=== WHAT TO PRODUCE ===
Out of the entries that follow, copy each line containing "portion".

(Stored dataset items)
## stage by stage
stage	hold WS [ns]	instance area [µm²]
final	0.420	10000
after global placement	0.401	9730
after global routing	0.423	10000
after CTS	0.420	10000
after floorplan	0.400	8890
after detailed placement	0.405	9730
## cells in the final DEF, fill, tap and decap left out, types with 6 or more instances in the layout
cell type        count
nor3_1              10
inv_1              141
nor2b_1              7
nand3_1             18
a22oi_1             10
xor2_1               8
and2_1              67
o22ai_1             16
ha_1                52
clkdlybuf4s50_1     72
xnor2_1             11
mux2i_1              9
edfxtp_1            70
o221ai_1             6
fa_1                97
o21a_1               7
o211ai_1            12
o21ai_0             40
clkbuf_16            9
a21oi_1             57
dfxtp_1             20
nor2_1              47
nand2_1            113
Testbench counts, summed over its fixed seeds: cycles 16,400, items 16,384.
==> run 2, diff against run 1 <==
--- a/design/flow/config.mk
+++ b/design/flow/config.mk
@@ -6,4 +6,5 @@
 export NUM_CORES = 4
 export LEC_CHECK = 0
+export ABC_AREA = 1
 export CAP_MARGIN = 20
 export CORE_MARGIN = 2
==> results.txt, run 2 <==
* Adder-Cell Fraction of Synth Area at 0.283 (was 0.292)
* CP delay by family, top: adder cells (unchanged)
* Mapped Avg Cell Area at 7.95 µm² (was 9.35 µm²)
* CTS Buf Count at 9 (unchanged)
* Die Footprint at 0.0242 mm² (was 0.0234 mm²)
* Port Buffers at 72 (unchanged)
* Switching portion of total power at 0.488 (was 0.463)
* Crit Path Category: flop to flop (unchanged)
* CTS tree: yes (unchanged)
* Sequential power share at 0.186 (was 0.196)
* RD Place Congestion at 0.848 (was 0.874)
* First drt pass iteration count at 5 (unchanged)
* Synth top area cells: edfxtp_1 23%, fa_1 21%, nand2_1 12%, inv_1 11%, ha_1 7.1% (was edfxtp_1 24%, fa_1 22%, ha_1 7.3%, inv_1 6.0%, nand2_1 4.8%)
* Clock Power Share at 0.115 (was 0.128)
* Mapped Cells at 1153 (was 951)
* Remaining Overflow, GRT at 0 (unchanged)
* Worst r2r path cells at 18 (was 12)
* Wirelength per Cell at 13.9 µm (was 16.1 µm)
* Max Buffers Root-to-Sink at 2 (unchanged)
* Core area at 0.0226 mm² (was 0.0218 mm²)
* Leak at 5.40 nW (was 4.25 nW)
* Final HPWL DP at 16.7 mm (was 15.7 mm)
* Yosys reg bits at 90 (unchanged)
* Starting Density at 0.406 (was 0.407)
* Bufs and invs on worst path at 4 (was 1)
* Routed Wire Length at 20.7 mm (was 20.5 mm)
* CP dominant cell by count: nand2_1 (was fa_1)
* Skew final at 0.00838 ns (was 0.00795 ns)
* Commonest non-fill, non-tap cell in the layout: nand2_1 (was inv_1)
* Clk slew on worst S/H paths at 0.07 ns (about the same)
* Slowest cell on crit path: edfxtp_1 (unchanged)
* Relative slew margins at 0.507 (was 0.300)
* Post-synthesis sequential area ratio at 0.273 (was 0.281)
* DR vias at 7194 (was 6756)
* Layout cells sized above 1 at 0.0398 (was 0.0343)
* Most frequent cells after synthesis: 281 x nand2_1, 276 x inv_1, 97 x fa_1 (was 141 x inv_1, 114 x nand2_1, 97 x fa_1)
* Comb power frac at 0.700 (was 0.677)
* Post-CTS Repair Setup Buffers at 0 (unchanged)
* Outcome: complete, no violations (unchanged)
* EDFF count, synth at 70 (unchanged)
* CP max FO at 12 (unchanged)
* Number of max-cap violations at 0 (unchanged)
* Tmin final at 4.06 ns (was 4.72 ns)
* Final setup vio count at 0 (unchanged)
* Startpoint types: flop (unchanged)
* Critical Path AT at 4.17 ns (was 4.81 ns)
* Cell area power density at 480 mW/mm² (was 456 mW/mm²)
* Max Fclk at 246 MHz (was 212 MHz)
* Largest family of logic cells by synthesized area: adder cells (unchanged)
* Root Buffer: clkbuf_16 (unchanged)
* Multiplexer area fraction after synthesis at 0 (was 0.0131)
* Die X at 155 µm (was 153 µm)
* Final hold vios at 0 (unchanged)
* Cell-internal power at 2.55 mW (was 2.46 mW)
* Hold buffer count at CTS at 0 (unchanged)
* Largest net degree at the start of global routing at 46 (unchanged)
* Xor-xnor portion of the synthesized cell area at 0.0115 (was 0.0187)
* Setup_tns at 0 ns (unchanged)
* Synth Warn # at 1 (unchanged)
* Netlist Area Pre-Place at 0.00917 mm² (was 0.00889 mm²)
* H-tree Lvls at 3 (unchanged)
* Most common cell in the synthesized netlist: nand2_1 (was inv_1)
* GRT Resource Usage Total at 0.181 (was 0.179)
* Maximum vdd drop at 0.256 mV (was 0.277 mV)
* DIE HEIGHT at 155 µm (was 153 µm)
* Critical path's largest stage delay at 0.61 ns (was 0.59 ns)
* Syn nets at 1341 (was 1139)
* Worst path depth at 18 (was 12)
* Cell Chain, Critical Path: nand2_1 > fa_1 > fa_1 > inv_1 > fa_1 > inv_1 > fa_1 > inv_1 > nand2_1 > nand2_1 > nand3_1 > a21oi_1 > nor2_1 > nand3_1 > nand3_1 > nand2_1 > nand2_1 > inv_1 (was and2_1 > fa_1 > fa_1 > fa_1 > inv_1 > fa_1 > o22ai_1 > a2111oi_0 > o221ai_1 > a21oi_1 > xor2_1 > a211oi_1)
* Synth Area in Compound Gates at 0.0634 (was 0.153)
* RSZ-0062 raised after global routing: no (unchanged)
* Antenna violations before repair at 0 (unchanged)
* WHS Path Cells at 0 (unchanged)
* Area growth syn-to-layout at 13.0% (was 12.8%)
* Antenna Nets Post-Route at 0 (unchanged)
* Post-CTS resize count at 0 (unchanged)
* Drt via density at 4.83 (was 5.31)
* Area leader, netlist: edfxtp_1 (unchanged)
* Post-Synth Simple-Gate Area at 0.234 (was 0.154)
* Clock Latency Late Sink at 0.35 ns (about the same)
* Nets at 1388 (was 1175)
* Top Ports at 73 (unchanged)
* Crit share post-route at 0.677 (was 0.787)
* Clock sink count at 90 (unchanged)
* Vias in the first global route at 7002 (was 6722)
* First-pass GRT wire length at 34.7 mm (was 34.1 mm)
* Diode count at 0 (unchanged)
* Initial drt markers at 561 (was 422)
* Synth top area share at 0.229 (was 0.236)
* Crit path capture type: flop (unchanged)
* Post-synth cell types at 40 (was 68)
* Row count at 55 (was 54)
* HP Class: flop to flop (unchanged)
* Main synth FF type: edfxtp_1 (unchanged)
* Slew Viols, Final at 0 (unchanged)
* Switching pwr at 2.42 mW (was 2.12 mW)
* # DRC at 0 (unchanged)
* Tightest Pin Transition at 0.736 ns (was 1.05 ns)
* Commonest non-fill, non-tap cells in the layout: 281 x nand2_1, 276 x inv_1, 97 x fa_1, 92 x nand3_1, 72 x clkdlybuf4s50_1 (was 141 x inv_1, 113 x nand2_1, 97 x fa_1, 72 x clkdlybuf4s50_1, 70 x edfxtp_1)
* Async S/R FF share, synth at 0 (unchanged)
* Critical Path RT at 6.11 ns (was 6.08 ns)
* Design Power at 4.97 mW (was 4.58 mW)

==

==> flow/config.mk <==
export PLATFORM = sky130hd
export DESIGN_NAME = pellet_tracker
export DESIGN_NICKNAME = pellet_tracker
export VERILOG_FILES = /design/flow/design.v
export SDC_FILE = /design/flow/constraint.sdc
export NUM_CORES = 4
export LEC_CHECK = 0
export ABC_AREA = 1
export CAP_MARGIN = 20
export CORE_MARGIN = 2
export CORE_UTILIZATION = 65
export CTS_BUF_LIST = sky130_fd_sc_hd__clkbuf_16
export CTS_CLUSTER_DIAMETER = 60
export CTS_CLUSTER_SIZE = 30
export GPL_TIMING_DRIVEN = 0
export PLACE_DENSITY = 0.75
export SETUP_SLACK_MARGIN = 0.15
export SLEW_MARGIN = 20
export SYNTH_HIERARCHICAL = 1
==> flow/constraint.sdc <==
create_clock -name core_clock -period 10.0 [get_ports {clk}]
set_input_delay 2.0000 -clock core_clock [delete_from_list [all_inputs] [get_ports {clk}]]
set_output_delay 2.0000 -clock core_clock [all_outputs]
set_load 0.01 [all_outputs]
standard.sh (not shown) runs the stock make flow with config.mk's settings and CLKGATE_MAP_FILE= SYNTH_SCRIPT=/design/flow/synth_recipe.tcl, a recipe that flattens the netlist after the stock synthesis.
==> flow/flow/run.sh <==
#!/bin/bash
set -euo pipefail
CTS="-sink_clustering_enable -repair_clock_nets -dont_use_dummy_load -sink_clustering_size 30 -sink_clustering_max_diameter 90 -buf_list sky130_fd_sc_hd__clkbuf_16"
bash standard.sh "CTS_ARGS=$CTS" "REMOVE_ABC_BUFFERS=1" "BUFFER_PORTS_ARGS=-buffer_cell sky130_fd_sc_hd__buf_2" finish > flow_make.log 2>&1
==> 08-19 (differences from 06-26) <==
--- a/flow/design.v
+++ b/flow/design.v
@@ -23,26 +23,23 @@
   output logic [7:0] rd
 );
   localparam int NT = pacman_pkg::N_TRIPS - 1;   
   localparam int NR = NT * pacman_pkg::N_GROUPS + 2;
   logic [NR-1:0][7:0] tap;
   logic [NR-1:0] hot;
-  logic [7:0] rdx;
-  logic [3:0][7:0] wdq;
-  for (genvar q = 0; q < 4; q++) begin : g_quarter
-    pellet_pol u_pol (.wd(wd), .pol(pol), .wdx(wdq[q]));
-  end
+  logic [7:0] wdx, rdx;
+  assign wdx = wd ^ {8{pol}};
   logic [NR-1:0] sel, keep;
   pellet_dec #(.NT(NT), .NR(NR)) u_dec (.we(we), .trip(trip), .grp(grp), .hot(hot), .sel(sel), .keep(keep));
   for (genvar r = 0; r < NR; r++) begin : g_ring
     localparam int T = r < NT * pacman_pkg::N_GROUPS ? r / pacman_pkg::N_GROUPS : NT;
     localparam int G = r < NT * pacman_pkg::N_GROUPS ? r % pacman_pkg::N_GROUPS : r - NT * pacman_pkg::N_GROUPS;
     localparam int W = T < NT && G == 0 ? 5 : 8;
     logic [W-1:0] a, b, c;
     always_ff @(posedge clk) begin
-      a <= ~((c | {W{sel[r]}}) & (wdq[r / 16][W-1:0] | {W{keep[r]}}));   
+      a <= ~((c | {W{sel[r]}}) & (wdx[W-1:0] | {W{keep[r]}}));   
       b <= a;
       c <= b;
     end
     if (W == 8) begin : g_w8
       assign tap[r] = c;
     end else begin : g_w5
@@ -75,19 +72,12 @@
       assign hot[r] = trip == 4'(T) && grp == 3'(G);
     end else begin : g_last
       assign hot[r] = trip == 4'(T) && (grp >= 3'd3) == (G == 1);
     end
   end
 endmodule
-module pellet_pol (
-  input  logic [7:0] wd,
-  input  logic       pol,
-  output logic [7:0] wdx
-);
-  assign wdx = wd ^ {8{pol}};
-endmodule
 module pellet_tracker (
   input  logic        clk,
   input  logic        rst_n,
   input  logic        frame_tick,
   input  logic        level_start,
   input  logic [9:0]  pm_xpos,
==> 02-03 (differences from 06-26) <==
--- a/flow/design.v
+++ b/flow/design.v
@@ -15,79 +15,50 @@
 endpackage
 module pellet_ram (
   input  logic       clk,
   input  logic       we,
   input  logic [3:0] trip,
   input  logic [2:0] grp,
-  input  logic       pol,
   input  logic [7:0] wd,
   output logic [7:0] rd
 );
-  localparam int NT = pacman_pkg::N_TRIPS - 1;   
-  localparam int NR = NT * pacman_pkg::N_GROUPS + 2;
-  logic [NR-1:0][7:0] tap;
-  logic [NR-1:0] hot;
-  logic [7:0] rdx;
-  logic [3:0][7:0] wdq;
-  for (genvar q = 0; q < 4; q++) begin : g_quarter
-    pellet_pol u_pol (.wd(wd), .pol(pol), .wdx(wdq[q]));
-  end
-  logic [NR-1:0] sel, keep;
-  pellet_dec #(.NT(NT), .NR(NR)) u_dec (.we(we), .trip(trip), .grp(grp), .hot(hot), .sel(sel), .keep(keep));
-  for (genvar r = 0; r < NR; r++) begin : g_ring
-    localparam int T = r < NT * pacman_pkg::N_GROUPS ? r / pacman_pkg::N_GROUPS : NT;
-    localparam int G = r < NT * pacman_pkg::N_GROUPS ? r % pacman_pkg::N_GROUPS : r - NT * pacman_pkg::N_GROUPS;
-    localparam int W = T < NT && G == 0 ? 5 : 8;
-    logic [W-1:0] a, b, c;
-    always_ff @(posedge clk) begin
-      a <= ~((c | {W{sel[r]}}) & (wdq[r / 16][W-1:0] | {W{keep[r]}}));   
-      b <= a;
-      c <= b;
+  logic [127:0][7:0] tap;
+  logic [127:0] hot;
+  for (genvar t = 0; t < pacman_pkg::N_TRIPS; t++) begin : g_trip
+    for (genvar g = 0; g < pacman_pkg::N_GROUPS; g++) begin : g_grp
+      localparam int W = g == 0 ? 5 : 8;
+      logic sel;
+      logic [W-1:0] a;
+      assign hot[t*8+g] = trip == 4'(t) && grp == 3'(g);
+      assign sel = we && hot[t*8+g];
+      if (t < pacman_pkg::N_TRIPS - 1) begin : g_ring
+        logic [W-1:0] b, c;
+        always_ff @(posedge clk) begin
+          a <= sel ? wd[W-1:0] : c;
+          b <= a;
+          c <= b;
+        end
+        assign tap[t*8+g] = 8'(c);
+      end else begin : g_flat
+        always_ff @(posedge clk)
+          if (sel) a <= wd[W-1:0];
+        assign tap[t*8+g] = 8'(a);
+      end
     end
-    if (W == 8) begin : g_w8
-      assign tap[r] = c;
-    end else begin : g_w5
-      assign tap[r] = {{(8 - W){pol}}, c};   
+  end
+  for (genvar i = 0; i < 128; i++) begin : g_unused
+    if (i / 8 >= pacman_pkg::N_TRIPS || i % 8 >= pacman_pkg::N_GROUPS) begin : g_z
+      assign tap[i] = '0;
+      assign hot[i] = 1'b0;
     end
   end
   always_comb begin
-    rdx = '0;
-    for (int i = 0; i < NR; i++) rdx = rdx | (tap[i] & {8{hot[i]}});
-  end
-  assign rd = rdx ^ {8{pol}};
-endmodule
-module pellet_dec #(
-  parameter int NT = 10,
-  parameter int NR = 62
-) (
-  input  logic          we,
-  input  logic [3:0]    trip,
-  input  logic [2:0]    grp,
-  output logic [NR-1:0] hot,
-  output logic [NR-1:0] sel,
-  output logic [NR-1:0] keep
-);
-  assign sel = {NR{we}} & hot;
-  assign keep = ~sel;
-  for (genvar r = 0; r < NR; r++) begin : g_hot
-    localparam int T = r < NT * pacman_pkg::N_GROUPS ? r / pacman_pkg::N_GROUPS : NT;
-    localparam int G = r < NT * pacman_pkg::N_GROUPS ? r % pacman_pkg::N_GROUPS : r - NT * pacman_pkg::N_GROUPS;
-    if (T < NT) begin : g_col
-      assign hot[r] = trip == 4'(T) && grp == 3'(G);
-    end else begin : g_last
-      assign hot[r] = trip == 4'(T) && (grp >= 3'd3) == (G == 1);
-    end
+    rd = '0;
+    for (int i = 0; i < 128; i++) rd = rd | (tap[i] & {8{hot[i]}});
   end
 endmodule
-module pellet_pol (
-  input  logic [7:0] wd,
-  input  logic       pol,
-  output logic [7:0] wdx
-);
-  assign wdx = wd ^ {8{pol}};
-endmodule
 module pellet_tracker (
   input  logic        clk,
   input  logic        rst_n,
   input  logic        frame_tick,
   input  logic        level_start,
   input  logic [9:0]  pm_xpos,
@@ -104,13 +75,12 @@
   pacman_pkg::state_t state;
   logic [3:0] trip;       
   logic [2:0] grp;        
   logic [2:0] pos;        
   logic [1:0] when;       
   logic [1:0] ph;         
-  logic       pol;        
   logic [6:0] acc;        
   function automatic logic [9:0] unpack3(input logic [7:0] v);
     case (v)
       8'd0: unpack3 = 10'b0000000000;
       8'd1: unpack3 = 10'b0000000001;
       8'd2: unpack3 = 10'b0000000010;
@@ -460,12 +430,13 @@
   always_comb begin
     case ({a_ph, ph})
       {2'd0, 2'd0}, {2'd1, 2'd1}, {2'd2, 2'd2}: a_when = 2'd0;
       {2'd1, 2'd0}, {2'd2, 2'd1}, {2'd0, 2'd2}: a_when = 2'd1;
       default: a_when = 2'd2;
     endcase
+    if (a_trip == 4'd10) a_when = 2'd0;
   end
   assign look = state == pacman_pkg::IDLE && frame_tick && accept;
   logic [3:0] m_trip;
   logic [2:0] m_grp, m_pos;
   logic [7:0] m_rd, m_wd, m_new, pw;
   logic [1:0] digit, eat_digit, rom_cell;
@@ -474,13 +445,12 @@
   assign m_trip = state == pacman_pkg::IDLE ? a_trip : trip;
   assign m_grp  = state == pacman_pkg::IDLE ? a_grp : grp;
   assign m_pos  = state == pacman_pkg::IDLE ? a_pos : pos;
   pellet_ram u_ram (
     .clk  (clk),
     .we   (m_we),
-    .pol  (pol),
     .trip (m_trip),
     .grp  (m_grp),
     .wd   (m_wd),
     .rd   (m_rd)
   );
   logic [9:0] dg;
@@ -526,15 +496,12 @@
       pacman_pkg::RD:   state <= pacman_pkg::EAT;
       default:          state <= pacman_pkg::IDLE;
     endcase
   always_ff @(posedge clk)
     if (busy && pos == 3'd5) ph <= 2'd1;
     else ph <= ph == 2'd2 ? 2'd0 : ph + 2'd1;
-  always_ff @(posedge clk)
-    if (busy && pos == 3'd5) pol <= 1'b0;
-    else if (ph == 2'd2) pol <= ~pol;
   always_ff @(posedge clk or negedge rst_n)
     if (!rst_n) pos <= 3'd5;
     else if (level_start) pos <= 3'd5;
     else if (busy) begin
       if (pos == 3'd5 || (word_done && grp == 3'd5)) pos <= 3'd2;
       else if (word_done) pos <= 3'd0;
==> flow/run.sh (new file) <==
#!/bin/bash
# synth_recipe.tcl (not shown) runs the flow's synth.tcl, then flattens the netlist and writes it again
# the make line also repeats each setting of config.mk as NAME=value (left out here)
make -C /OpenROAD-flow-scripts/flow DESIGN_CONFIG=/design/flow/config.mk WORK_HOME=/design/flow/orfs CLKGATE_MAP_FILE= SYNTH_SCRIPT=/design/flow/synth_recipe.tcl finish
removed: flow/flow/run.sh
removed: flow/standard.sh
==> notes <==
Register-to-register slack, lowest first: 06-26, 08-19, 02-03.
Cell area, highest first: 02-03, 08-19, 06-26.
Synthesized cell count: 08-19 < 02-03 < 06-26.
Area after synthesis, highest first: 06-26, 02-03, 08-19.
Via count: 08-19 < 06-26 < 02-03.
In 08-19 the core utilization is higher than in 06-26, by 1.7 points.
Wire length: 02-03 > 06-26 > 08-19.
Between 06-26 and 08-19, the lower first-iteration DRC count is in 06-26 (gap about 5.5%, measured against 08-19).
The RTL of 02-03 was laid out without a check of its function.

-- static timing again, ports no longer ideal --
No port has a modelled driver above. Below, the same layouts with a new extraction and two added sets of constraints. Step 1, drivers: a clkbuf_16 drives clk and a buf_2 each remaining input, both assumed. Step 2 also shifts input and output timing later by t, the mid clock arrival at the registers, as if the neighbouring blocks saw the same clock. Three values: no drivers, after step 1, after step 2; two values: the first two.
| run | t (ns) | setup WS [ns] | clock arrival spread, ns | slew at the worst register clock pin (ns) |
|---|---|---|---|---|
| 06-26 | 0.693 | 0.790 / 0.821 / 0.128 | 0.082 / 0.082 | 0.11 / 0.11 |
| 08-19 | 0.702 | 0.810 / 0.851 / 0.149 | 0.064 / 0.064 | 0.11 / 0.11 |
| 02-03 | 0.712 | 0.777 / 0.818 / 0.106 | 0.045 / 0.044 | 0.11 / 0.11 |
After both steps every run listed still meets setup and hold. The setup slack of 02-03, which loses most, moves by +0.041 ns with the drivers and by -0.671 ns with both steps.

=== EXPECTED ANSWER ===
* Switching portion of total power at 0.488 (was 0.463)
* Xor-xnor portion of the synthesized cell area at 0.0115 (was 0.0187)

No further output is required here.